Browser other questions tagged database historical

You are not signed in. Login or sign up in order to post.

by Miguel Angelo • **28,526** points · Answer 1 · 2014-04-06T16:41:47+00:00

What is operation undo?

The concept of undo, has its best description in the systems of versioning of files. Of the behavior variants between the different versioning systems, I will highlight some parameters that I consider important, in the construction of something similar.

These systems store all changes made to the files (records) forever, in full, or in the form of a diff compared to the previous version. This means that it is possible to rebuild any of the files in any point of time, provided that there is a record of each change made.

Each record has a Exact indication of which is the previous version of which a record may have at most one basis. This can be done in the form of a note, that is, a reference to the previous record.
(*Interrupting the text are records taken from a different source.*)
<file path="config.mk">
export PLATFORM = sky130hd
export DESIGN_NAME = if_fetch
export DESIGN_NICKNAME = d
export VERILOG_FILES = /design/src/rtl/if_fetch.sv
export SDC_FILE = /design/constraint.sdc
export NUM_CORES = 1
export LEC_CHECK = 0
export CORE_ASPECT_RATIO = 0.8
export CORE_MARGIN = 2
export CORE_UTILIZATION = 39
export DETAILED_ROUTE_END_ITERATION = 16
export GPL_ROUTABILITY_DRIVEN = 1
export HOLD_SLACK_MARGIN = 0.08
export PLACE_DENSITY = 0.77
export SLEW_MARGIN = 10
export SYNTH_ARGS = -nofsm -noshare
export SYNTH_HDL_FRONTEND = slang
export SYNTH_SLANG_ARGS = --single-unit
</file>
<file path="constraint.sdc">
create_clock -name clk -period 1.65 [get_ports clk]
set_input_delay 0.4125 -clock clk [delete_from_list [all_inputs] [get_ports clk]]
set_output_delay 0.4125 -clock clk [all_outputs]
set_load 0.01 [all_outputs]
</file>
Therefore, two records may be based on the same previous record.

Note that this allows you to build a change tree. Undo (or even redo), means merely changing the seat HEAD, be it done in the form of a flag, or a note. HEAD is an indication of which of all the records in the tree, is the current version.
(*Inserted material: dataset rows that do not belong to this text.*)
==> config.mk <==
export PLATFORM = sky130hd
export DESIGN_NAME = m_wdt_kick
export DESIGN_NICKNAME = d
export VERILOG_FILES = /design/src/rtl/m_wdt_kick_pkg.sv /design/src/rtl/m_wdt_kick_sync2.sv /design/src/rtl/m_wdt_kick.sv
export SDC_FILE = /design/constraint.sdc
export NUM_CORES = 1
export LEC_CHECK = 0
export BUFFER_PORTS_ARGS = -buffer_cell sky130_fd_sc_hd__buf_4
export CORE_MARGIN = 3
export CORE_UTILIZATION = 45
export CTS_BUF_LIST = sky130_fd_sc_hd__clkbuf_4 sky130_fd_sc_hd__clkbuf_8
export CTS_CLUSTER_DIAMETER = 80
export CTS_CLUSTER_SIZE = 40
export DETAILED_ROUTE_END_ITERATION = 8
export PLACE_DENSITY_LB_ADDON = 0.3
export SLEW_MARGIN = 20
export SYNTH_ARGS = -nofsm -noshare
export SYNTH_HDL_FRONTEND = slang
export SYNTH_HIERARCHICAL = 1
export SYNTH_SLANG_ARGS = --single-unit
==> constraint.sdc <==
create_clock -name clk -period 2.9 [get_ports clk]
set_input_delay 0.145 -clock clk [delete_from_list [all_inputs] [get_ports clk]]
set_output_delay 0.145 -clock clk [all_outputs]
set_load 0.005 [all_outputs]
==> src/rtl/m_wdt_kick_pkg.sv <==
// Shared watchdog definitions: FSM state codes and the default timing set
// used by both the kicker and the m_reset parameterisation.
package pkg_wdt;

    typedef enum logic [2:0] {
        ST_IDLE   = 3'd0,
        ST_WAIT   = 3'd1,
        ST_KICK   = 3'd2,
        ST_STARVE = 3'd3,
        ST_SOFT   = 3'd4,
        ST_HOLD   = 3'd5
    } wdt_state_e;

    localparam int T_START_DEF = 100;
    localparam int T_KICK_DEF  = 1000;
    localparam int T_ALIVE_DEF = 3000;
    localparam int T_SOFT_DEF  = 400;
    localparam int CW_DEF      = 16;

    function automatic logic [15:0] sat_inc16(input logic [15:0] v);
        return (v == 16'hFFFF) ? v : v + 16'd1;
    endfunction

endpackage

==> src/rtl/m_wdt_kick_sync2.sv <==
// Two-flop synchroniser with synchronous reset; output reads 0 while in reset
// so a fresh power-up always looks like "system still in reset".
module m_sync2 (
    input  logic clk,
    input  logic rst,
    input  logic d_i,
    output logic q_o
);

    logic meta_q, meta_d;
    logic sync_q, sync_d;

    always_comb begin
        meta_d = d_i;
        sync_d = meta_q;
    end

    always_ff @(posedge clk) begin
        if (rst) begin
            meta_q <= 1'b0;
            sync_q <= 1'b0;
        end else begin
            meta_q <= meta_d;
            sync_q <= sync_d;
        end
    end

    assign q_o = sync_q;

endmodule

==> src/rtl/m_wdt_kick.sv <==
// Watchdog kicker: toggles wdi while software stays alive, lets the external
// watchdog bite on starvation, and can pulse an open-drain soft reset.
module m_wdt_kick
    import pkg_wdt::*;
#(
    parameter int T_START = T_START_DEF,
    parameter int T_KICK  = T_KICK_DEF,
    parameter int T_ALIVE = T_ALIVE_DEF,
    parameter int T_SOFT  = T_SOFT_DEF,
    parameter int CW      = CW_DEF
) (
    input  logic        clk,
    input  logic        rst,
    input  logic        sys_rst_n,
    input  logic        en,
    input  logic        alive,
    input  logic        soft_req,
    output logic        wdi_o,
    output logic        wdi_oe,
    output logic        soft_rst_oe,
    output logic [2:0]  state,
    output logic [15:0] kick_cnt
);

    localparam logic [CW-1:0] START_LAST = CW'(T_START - 1);
    localparam logic [CW-1:0] KICK_LAST  = CW'(T_KICK - 1);
    localparam logic [CW-1:0] ALIVE_LAST = CW'(T_ALIVE - 1);
    localparam logic [CW-1:0] SOFT_LAST  = CW'(T_SOFT - 1);
    localparam logic [CW-1:0] CNT_ONE    = CW'(1);

    logic srn;

    wdt_state_e    state_q, state_d;
    logic [CW-1:0] cnt_q, cnt_d;
    logic [CW-1:0] alive_cnt_q, alive_cnt_d;
    logic          wdi_q, wdi_d;
    logic          wdi_oe_q, wdi_oe_d;
    logic          soft_oe_q, soft_oe_d;
    logic [15:0]   kick_cnt_q, kick_cnt_d;

    m_sync2 u_sync_srn (
        .clk (clk),
        .rst (rst),
        .d_i (sys_rst_n),
        .q_o (srn)
    );

    always_comb begin
        state_d     = state_q;
        cnt_d       = cnt_q;
        alive_cnt_d = alive_cnt_q;
        wdi_d       = wdi_q;
        wdi_oe_d    = wdi_oe_q;
        soft_oe_d   = soft_oe_q;
        kick_cnt_d  = kick_cnt_q;

        // Losing system reset overrides everything and releases both lines.
        if (!srn) begin
            state_d   = ST_IDLE;
            wdi_oe_d  = 1'b0;
            soft_oe_d = 1'b0;
        end else begin
            case (state_q)
                ST_IDLE: begin
                    wdi_oe_d  = 1'b0;
                    soft_oe_d = 1'b0;
                    state_d   = ST_WAIT;
                    cnt_d     = '0;
                end
                ST_WAIT: begin
                    if (soft_req) begin
                        state_d   = ST_SOFT;
                        cnt_d     = '0;
                        wdi_oe_d  = 1'b0;
                        soft_oe_d = 1'b1;
                    end else if (cnt_q == START_LAST) begin
                        state_d     = ST_KICK;
                        cnt_d       = '0;
                        alive_cnt_d = '0;
                        wdi_d       = 1'b0;
                        wdi_oe_d    = 1'b1;
                        kick_cnt_d  = '0;
                    end else begin
                        cnt_d = cnt_q + CNT_ONE;
                    end
                end
                ST_KICK: begin
                    if (soft_req) begin
                        state_d   = ST_SOFT;
                        cnt_d     = '0;
                        wdi_oe_d  = 1'b0;
                        soft_oe_d = 1'b1;
                    end else if (!en || (!alive && alive_cnt_q == ALIVE_LAST)) begin
                        state_d = ST_STARVE;
                    end else begin
                        if (cnt_q == KICK_LAST) begin
                            wdi_d      = ~wdi_q;
                            cnt_d      = '0;
                            kick_cnt_d = sat_inc16(kick_cnt_q);
                        end else begin
                            cnt_d = cnt_q + CNT_ONE;
                        end
                        alive_cnt_d = alive ? '0 : alive_cnt_q + CNT_ONE;
                    end
                end
                ST_STARVE: begin
                    if (soft_req) begin
                        state_d   = ST_SOFT;
                        cnt_d     = '0;
                        wdi_oe_d  = 1'b0;
                        soft_oe_d = 1'b1;
                    end else if (alive && en) begin
                        // Restart the kick period so the next toggle is a full period away.
                        state_d     = ST_KICK;
                        cnt_d       = '0;
                        alive_cnt_d = '0;
                    end
                end
                ST_SOFT: begin
                    if (cnt_q == SOFT_LAST) begin
                        state_d   = ST_HOLD;
                        soft_oe_d = 1'b0;
                    end else begin
                        cnt_d = cnt_q + CNT_ONE;
                    end
                end
                ST_HOLD: begin
                    wdi_oe_d  = 1'b0;
                    soft_oe_d = 1'b0;
                end
                default: begin
                    state_d   = ST_IDLE;
                    wdi_oe_d  = 1'b0;
                    soft_oe_d = 1'b0;
                end
            endcase
        end
    end

    always_ff @(posedge clk) begin
        if (rst) begin
            state_q     <= ST_IDLE;
            cnt_q       <= '0;
            alive_cnt_q <= '0;
            wdi_q       <= 1'b0;
            wdi_oe_q    <= 1'b0;
            soft_oe_q   <= 1'b0;
            kick_cnt_q  <= '0;
        end else begin
            state_q     <= state_d;
            cnt_q       <= cnt_d;
            alive_cnt_q <= alive_cnt_d;
            wdi_q       <= wdi_d;
            wdi_oe_q    <= wdi_oe_d;
            soft_oe_q   <= soft_oe_d;
            kick_cnt_q  <= kick_cnt_d;
        end
    end

    assign wdi_o       = wdi_q;
    assign wdi_oe      = wdi_oe_q;
    assign soft_rst_oe = soft_oe_q;
    assign state       = state_q;
    assign kick_cnt    = kick_cnt_q;

endmodule

==> impl_metrics.ini <==
[setup_path]
r2r_start = cnt_q[12]$_SDFFE_PP0P_
critPathBufInv = 0
crit_required_ps = 3150
cp_cell_sequence = or4_4 > or4_4 > a2111oi_4 > nand4_1 > or3_1 > a21oi_1
crit_type = register to register
start_kind = register
crit_cells = 6
cp_common_cell = or4_4
arrival_ps = 3040
worstPathMaxFanout = 6
crit_start = cnt_q[12]$_SDFFE_PP0P_
reg2reg_slack_ps = 110
slowest_delay_ps = 600
cpMaxStageDelayCell = or4_4
crit_family = simple AND/OR/NAND/NOR gates
r2r_cells = 6
crit_path_end = alive_cnt_q[15]$_SDFFE_PP0P_
r2r-end = alive_cnt_q[15]$_SDFFE_PP0P_
cp-end-kind = register

[sta]
drv_slew = 0
hold_viol = 0
rsz0062_at_grt = false
finalSetupViolCount = 0
slew_headroom_pct = 47.3
timing.setup.tns_ps = 0
worst_pin_slew_ps = 783
fin_crit_sh_pct = 96.2
period_needed_ps = 2790
fin_skew_ps = 16.4
layout_setup_ws_ps = 111
fmax_mhz = 359

[clock_network]
numCtsBuffers = 5
cts_tree = built
ctsResizeCount = 0
clockBufferDepth = 2
cts_setup_buffers = 0
h-tree-depth = 2
cts.clk_slew.worst_paths_ps = 100
cts-root-buf = clkbuf_8
worst_skew_pair.late_latency_ps = 330
clock-sinks = 56
ctsHoldBuffers = 0

[synthesis]
synth-seq-area-share_pct = 36.4
yosys_register_bits = 56
syn_area_per_cell_um2 = 8.13
synthCells = 379
ys_types = 55
ys.warnings.count = 6
syn_nets = 388
async_reset_ff_share_pct = 0
synth_area_um2 = 3080
synth-edff-count = 0
ys.flop_type = dfxtp_1

[power_and_ir_drop]
peakVddDrop_v = 0.000187
power.leakage_uw = 0.00120
power.density_nw_per_um2 = 358

[job]
drv_cap = 0

[routing]
wirelength_mm = 7.02
drt_first_pass_iters = 4
vias_per_cell = 5.95
dr.first_iter.drc_count = 292
vias = 2915
final_antenna_net_count = 0
drc = 0
wl_per_cell_um = 14.3

[floorplanning]
pin_count = 28
core_area_um2 = 6490
die_h_um = 88.8
die_x_um = 88.8
die-area_um2 = 7880
initial_core_util_pct = 47.4
fp-row-count = 29

[cells_and_area]
fin_util_pct = 54.1
antennaDiodeCount = 0
final_cell_mix = dfxtp_1 (56), nand2_1 (42), buf_4 (42)
syn2layout_area_growth_pct = 14.1
final_layout_size_suffix_gt1_share_pct = 17.2
mostFrequentLayoutCell = dfxtp_1
nets = 421

[placement]
globalplace.congestion = 0.870
place_ws_ps = 144
hpwl_mm = 5.16
io_buffers = 27

[grt]
antenna_found_initial = 0
grt_pass1_vias = 2626
track_usage_pct = 19.1
grt_pass1_wl_mm = 12.1
grt_remaining_overflow = 0
grt_max_degree = 19

[worst_hold_path]
hold_class = input port to register

[outcome]
status = completed
==> area by class of cell <==
cell class	instances	area [um^2]
clock inverters	3	22.5
inverters	14	52.6
multi-input cells	292	1830
repair buffers	43	327
fillers	628	2980
flip-flops and latches	56	1120
clock buffers	5	68.8
well taps	77	96.3
==> synth_stat cells (3+ instances only) <==
library cell,count,area (um^2)
nand2_1,42,158
and3_1,11,68.8
inv_1,14,52.6
nand3_1,18,90.1
xor2_1,9,78.8
nor2b_1,5,31.3
or4_1,4,30.0
ha_1,3,37.5
or3_1,18,113
o311ai_0,3,26.3
nor4_1,8,50.1
a2bb2oi_1,12,105
o31ai_1,12,90.1
xnor2_1,3,26.3
nor3_1,5,25.0
nor2_1,24,90.1
buf_2,4,20.0
clkbuf_1,10,37.5
nand4_1,16,100
and2_1,3,18.8
o21ai_0,21,105
dfxtp_1,56,1120
a21oi_1,25,125
nand3b_1,3,22.5
or2_2,4,25.0
nand2b_1,7,43.8
==> flip-flops by register name, summed over array words and instances, names as in the netlist <==
register	flops
soft_rst_oe	1
kick_cnt	16
wdi_o	1
state	3
u_sync_srn/meta_q	1
cnt_q	16
u_sync_srn/q_o	1
wdi_oe	1
alive_cnt_q	16
==> where the power goes <==
| part | internal, uW | leakage [uW] | switching, uW |
|---|---|---|---|
| Sequential | 770 | 0.000451 | 2.40 |
| Clock | 174 | 0.0000485 | 267 |
| Combinational | 15.8 | 0.000703 | 30.3 |
| Total | 960 | 0.00120 | 299 |
==> kinds of logic (layout without fill, tap and decap cells) <==
| logic type | after synthesis | count (layout) | share of synthesized area, % |
|---|---|---|---|
| AND/OR/NAND/NOR | 181 | 181 | 32.7 |
| adder cells (fa/ha/maj) | 3 | 3 | 1.22 |
| flip-flops | 56 | 56 | 36.4 |
| XOR/XNOR | 12 | 12 | 3.41 |
| buffers and inverters | 31 | 65 | 4.30 |
| AO/OA/AOI/OAI | 96 | 96 | 22.0 |
==> worst min path at each step <==
stage	slack, ps	start	cells past startpoint	to
6_report	40	sys_rst_n	2	u_sync_srn/meta_q$_SDFF_PP0_
4_1_cts	40	soft_req	2	state[1]$_SDFFE_PP0P_
3_5_place_dp	370	sys_rst_n	2	u_sync_srn/meta_q$_SDFF_PP0_
2_1_floorplan	210	rst	1	alive_cnt_q[1]$_SDFFE_PP0P_
3_3_place_gp	370	sys_rst_n	2	u_sync_srn/meta_q$_SDFF_PP0_
5_1_grt	50	rst	2	alive_cnt_q[1]$_SDFFE_PP0P_
==> metal layers <==
metal / GRT usage, % / up-vias / routed length (um)
met3: 3.72 / 5 / 269
met4: 6.46 / 0 / 58
li1: - / 1475 / -
met5: 0 / - / 0
met1: 27.3 / 1383 / 3500
met2: 28.6 / 52 / 3190
==> per-stage QoR <==
step	hold slack [ps]	power [uW]	instances	instance area, um^2
2_1_floorplan	214	816	379	3080
3_3_place_gp	366	837	482	3420
3_5_place_dp	374	836	482	3420
4_1_cts	37.3	1280	490	3510
5_1_grt	46.8	1320	490	3520
6_report	36.9	1260	490	3520
No activity file was read; power rests on OpenSTA's default activity.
Finally, we have to consider the working unit for the undo action. In versioning systems, it is possible undo changes smaller than the work unit, that would be a commit. However, that’s not something from extreme need and you could simply use work units underage, and allow undoing only in full, but not in part.
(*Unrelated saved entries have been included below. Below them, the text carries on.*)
## config.mk

```make
export PLATFORM = sky130hd
export DESIGN_NAME = shot_sequencer_flat
export DESIGN_NICKNAME = d
export VERILOG_FILES = /design/src/rtl/shot_sequencer_if.sv /design/src/rtl/shot_sequencer.sv /design/src/flat_wrapper.sv
export SDC_FILE = /design/constraint.sdc
export NUM_CORES = 1
export LEC_CHECK = 0
export BUFFER_PORTS_ARGS = -buffer_cell sky130_fd_sc_hd__buf_4
export CAP_MARGIN = 20
export CORE_MARGIN = 2
export CORE_UTILIZATION = 55
export DETAILED_ROUTE_END_ITERATION = 10
export HOLD_SLACK_MARGIN = 0.1
export PLACE_DENSITY = 0.89
export SLEW_MARGIN = 0
export SYNTH_ARGS = -nofsm -noshare
export SYNTH_HDL_FRONTEND = slang
export SYNTH_SLANG_ARGS = --single-unit
```

## constraint.sdc

```tcl
create_clock -name clk -period 3.4 [get_ports clk]
set_clock_uncertainty 0.2 [all_clocks]
set_input_delay 0.68 -clock clk [delete_from_list [all_inputs] [get_ports clk]]
set_output_delay 0.68 -clock clk [all_outputs]
set_load 0.05 [all_outputs]
```

## src/rtl/shot_sequencer_if.sv

```systemverilog
// Launch/trajectory bundle between the control source and the shot sequencer.
// The master drives the launch request and frame timing; the slave reports ball position and shot result.
interface shot_sequencer_if;
    logic       frame_tick;
    logic       launch;
    logic [5:0] vx0;
    logic [6:0] vy0;
    logic [9:0] ball_x;
    logic [9:0] ball_y;
    logic       in_flight;
    logic       scored;
    logic       missed;
    logic       done;

    modport master (
        output frame_tick, launch, vx0, vy0,
        input  ball_x, ball_y, in_flight, scored, missed, done
    );

    modport slave (
        input  frame_tick, launch, vx0, vy0,
        output ball_x, ball_y, in_flight, scored, missed, done
    );
endinterface

```

## src/rtl/shot_sequencer.sv

```systemverilog
// Per-frame projectile stepper: launches from rest, advances once per frame_tick,
// detects hoop score or miss, holds the result for HOLD_FRAMES frames, then re-arms.
module shot_sequencer #(
    parameter int START_X     = 10,
    parameter int START_Y     = 300,
    parameter int GRAVITY     = 1,
    parameter int FLOOR_Y     = 460,
    parameter int X_MAX       = 630,
    parameter int HOOP_Y      = 200,
    parameter int HOOP_X_LO   = 500,
    parameter int HOOP_X_HI   = 540,
    parameter int HOLD_FRAMES = 60
) (
    input  logic            clk,
    input  logic            reset,
    shot_sequencer_if.slave bus
);

    localparam int HOLD_W = (HOLD_FRAMES > 1) ? $clog2(HOLD_FRAMES) : 1;

    localparam logic signed [10:0] C_START_X   = 11'(START_X);
    localparam logic signed [10:0] C_START_Y   = 11'(START_Y);
    localparam logic signed [10:0] C_FLOOR_Y   = 11'(FLOOR_Y);
    localparam logic signed [10:0] C_X_MAX     = 11'(X_MAX);
    localparam logic signed [10:0] C_HOOP_Y    = 11'(HOOP_Y);
    localparam logic signed [10:0] C_HOOP_X_LO = 11'(HOOP_X_LO);
    localparam logic signed [10:0] C_HOOP_X_HI = 11'(HOOP_X_HI);

    typedef enum logic [1:0] {
        S_IDLE,
        S_FLIGHT,
        S_HOLD
    } state_t;

    state_t                    r_state;
    logic signed [10:0]        r_x;
    logic signed [10:0]        r_y;
    logic signed [7:0]         r_vy;
    logic        [5:0]         r_vx;
    logic        [HOLD_W-1:0]  r_hold_cnt;
    logic        [9:0]         r_ball_x;
    logic        [9:0]         r_ball_y;
    logic                      r_in_flight;
    logic                      r_scored;
    logic                      r_missed;
    logic                      r_done;

    logic signed [10:0]        w_x_n;
    logic signed [10:0]        w_y_n;
    logic signed [7:0]         w_vy_n;
    logic                      w_hit_hoop;
    logic                      w_hit_floor;
    logic                      w_hit_edge;

    // Gravity pulls vy toward negative (downward); saturate instead of wrapping.
    function automatic logic signed [7:0] sat_vy_step(input logic signed [7:0] v);
        logic signed [8:0] d;
        d = $signed({v[7], v}) - $signed(9'(GRAVITY));
        if (d < -9'sd128)
            return -8'sd128;
        return d[7:0];
    endfunction

    function automatic logic [9:0] clip_y(input logic signed [10:0] y);
        if (y < 11'sd0)
            return 10'd0;
        return y[9:0];
    endfunction

    function automatic logic [9:0] clamp_x(input logic signed [10:0] x);
        if (x >= C_X_MAX)
            return 10'(X_MAX);
        return x[9:0];
    endfunction

    assign w_x_n  = r_x + $signed({5'b0, r_vx});
    assign w_y_n  = r_y - $signed({{3{r_vy[7]}}, r_vy});
    assign w_vy_n = sat_vy_step(r_vy);

    // A score needs the ball descending through the rim line inside the hoop span.
    assign w_hit_hoop  = (r_vy < 8'sd0) && (r_y < C_HOOP_Y) && (w_y_n >= C_HOOP_Y) &&
                         (w_x_n >= C_HOOP_X_LO) && (w_x_n <= C_HOOP_X_HI);
    assign w_hit_floor = (w_y_n >= C_FLOOR_Y);
    assign w_hit_edge  = (w_x_n >= C_X_MAX);

    always_ff @(posedge clk or posedge reset) begin
        if (reset) begin
            r_state     <= S_IDLE;
            r_x         <= C_START_X;
            r_y         <= C_START_Y;
            r_vy        <= 8'sd0;
            r_vx        <= 6'd0;
            r_hold_cnt  <= '0;
            r_ball_x    <= 10'(START_X);
            r_ball_y    <= 10'(START_Y);
            r_in_flight <= 1'b0;
            r_scored    <= 1'b0;
            r_missed    <= 1'b0;
            r_done      <= 1'b0;
        end else begin
            r_done <= 1'b0;
            case (r_state)
                S_IDLE: begin
                    if (bus.launch) begin
                        r_vx        <= bus.vx0;
                        r_vy        <= $signed({1'b0, bus.vy0});
                        r_x         <= C_START_X;
                        r_y         <= C_START_Y;
                        r_scored    <= 1'b0;
                        r_missed    <= 1'b0;
                        r_in_flight <= 1'b1;
                        r_state     <= S_FLIGHT;
                    end
                end
                S_FLIGHT: begin
                    if (bus.frame_tick) begin
                        if (w_hit_hoop) begin
                            r_scored    <= 1'b1;
                            r_ball_x    <= w_x_n[9:0];
                            r_ball_y    <= clip_y(w_y_n);
                            r_done      <= 1'b1;
                            r_in_flight <= 1'b0;
                            r_hold_cnt  <= '0;
                            r_state     <= S_HOLD;
                        end else if (w_hit_floor) begin
                            r_missed    <= 1'b1;
                            r_ball_x    <= clamp_x(w_x_n);
                            r_ball_y    <= 10'(FLOOR_Y);
                            r_done      <= 1'b1;
                            r_in_flight <= 1'b0;
                            r_hold_cnt  <= '0;
                            r_state     <= S_HOLD;
                        end else if (w_hit_edge) begin
                            r_missed    <= 1'b1;
                            r_ball_x    <= 10'(X_MAX);
                            r_ball_y    <= clip_y(w_y_n);
                            r_done      <= 1'b1;
                            r_in_flight <= 1'b0;
                            r_hold_cnt  <= '0;
                            r_state     <= S_HOLD;
                        end else begin
                            r_x      <= w_x_n;
                            r_y      <= w_y_n;
                            r_vy     <= w_vy_n;
                            r_ball_x <= w_x_n[9:0];
                            r_ball_y <= clip_y(w_y_n);
                        end
                    end
                end
                S_HOLD: begin
                    if (bus.frame_tick) begin
                        if (r_hold_cnt == HOLD_W'(HOLD_FRAMES - 1)) begin
                            r_hold_cnt <= '0;
                            r_x        <= C_START_X;
                            r_y        <= C_START_Y;
                            r_ball_x   <= 10'(START_X);
                            r_ball_y   <= 10'(START_Y);
                            r_state    <= S_IDLE;
                        end else begin
                            r_hold_cnt <= r_hold_cnt + 1'b1;
                        end
                    end
                end
                default: r_state <= S_IDLE;
            endcase
        end
    end

    assign bus.ball_x    = r_ball_x;
    assign bus.ball_y    = r_ball_y;
    assign bus.in_flight = r_in_flight;
    assign bus.scored    = r_scored;
    assign bus.missed    = r_missed;
    assign bus.done      = r_done;

endmodule

```

## src/flat_wrapper.sv

```systemverilog
// flat-port wrapper written by rule: the top's interface ports become plain ports
module shot_sequencer_flat 
#(
    parameter int START_X     = 10,
    parameter int START_Y     = 300,
    parameter int GRAVITY     = 1,
    parameter int FLOOR_Y     = 460,
    parameter int X_MAX       = 630,
    parameter int HOOP_Y      = 200,
    parameter int HOOP_X_LO   = 500,
    parameter int HOOP_X_HI   = 540,
    parameter int HOLD_FRAMES = 60
)
  (clk, reset, bus_frame_tick, bus_launch, bus_vx0, bus_vy0, bus_ball_x, bus_ball_y, bus_in_flight, bus_scored, bus_missed, bus_done);
  shot_sequencer_if bus_i ();
  input  logic clk;
  input  logic reset;
  input wire logic [$bits(bus_i.frame_tick)-1:0] bus_frame_tick;
  input wire logic [$bits(bus_i.launch)-1:0] bus_launch;
  input wire logic [$bits(bus_i.vx0)-1:0] bus_vx0;
  input wire logic [$bits(bus_i.vy0)-1:0] bus_vy0;
  output wire logic [$bits(bus_i.ball_x)-1:0] bus_ball_x;
  output wire logic [$bits(bus_i.ball_y)-1:0] bus_ball_y;
  output wire logic [$bits(bus_i.in_flight)-1:0] bus_in_flight;
  output wire logic [$bits(bus_i.scored)-1:0] bus_scored;
  output wire logic [$bits(bus_i.missed)-1:0] bus_missed;
  output wire logic [$bits(bus_i.done)-1:0] bus_done;
  assign bus_i.frame_tick = bus_frame_tick;
  assign bus_i.launch = bus_launch;
  assign bus_i.vx0 = bus_vx0;
  assign bus_i.vy0 = bus_vy0;
  assign bus_ball_x = bus_i.ball_x;
  assign bus_ball_y = bus_i.ball_y;
  assign bus_in_flight = bus_i.in_flight;
  assign bus_scored = bus_i.scored;
  assign bus_missed = bus_i.missed;
  assign bus_done = bus_i.done;
  shot_sequencer #(.START_X(START_X), .START_Y(START_Y), .GRAVITY(GRAVITY), .FLOOR_Y(FLOOR_Y), .X_MAX(X_MAX), .HOOP_Y(HOOP_Y), .HOOP_X_LO(HOOP_X_LO), .HOOP_X_HI(HOOP_X_HI), .HOLD_FRAMES(HOLD_FRAMES)) u_core (.clk(clk), .reset(reset), .bus(bus_i));
endmodule
```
Deciding what resources I should implement

Store in full, or only diffs

Store in full: Storing everything in one piece makes everything simpler. It is not necessary to diff the records, which is a complex task. To retrieve a record at any point, no need to rebuild from the beginning, or from a previous snapshot.
Store diffs: Storing diffs can have advantages because diffs are more compact, and therefore require less storage space.

How to know which is the previous version

Note to the previous: I recommend a note for the record previous. I think this is how most programmers would expect that was done, and therefore it is the one that has the least entry barrier to other programmers.

Implementing a HEAD indicator

Braches: There are file versioning systems that have various development braches, ie various visions of what is the version current. This requires that there is something in the system that represents a Brach, and it is this object that will tell you what your HEAD.
No branches: This is the simplest. There are no multiple views of content. Only one branch with only one HEAD. Still it could exist a branch-specific record in the database that points to HEAD, this makes the system flexible and allows it to develop for other ways, or else use a flag in a field of one of the tree elements... what else of inflexible, I think it would be more complicated, mainly to ensure that there is only one record of the tree that has the flag on.

About the work unit

The working unit is each node of the tree. There are two ways to undo, one that allows you to undo minor changes than the working unit, and another which allows you to undo only entire working units.

Undo entire units: this is the easiest way to implement. Only requires the HEAD appointment to be changed. To allow actions Further granular grinding, smaller working units can be used. For example, if the system is composed of updated POSTS by multiple users, like Stackoverflow, the working unit can be an entire post, which is the if, or if it was necessary to undo only tags independent of the content, there could be two trees of amendments: one for content and the other for tags, ie two more granular undo systems.
Partially undo units: this way of undoing, can’t be called well so, because it requires a MERGE and therefore a new record of change. Using the previous example, where you want to undo content and tags a posting independently, if the work unit were the post, then to undo only tags up to a point past P0, a new posting object would have to be created P2, by copying the tags from the desired point P0, and indicating that the new post P2 is a MERGE between the previous P1 and the point P0:
```
Resumindo: P2 => P0 + P1 (MERGE)
```
That being said, you can see that such a system is much more difficult to implement.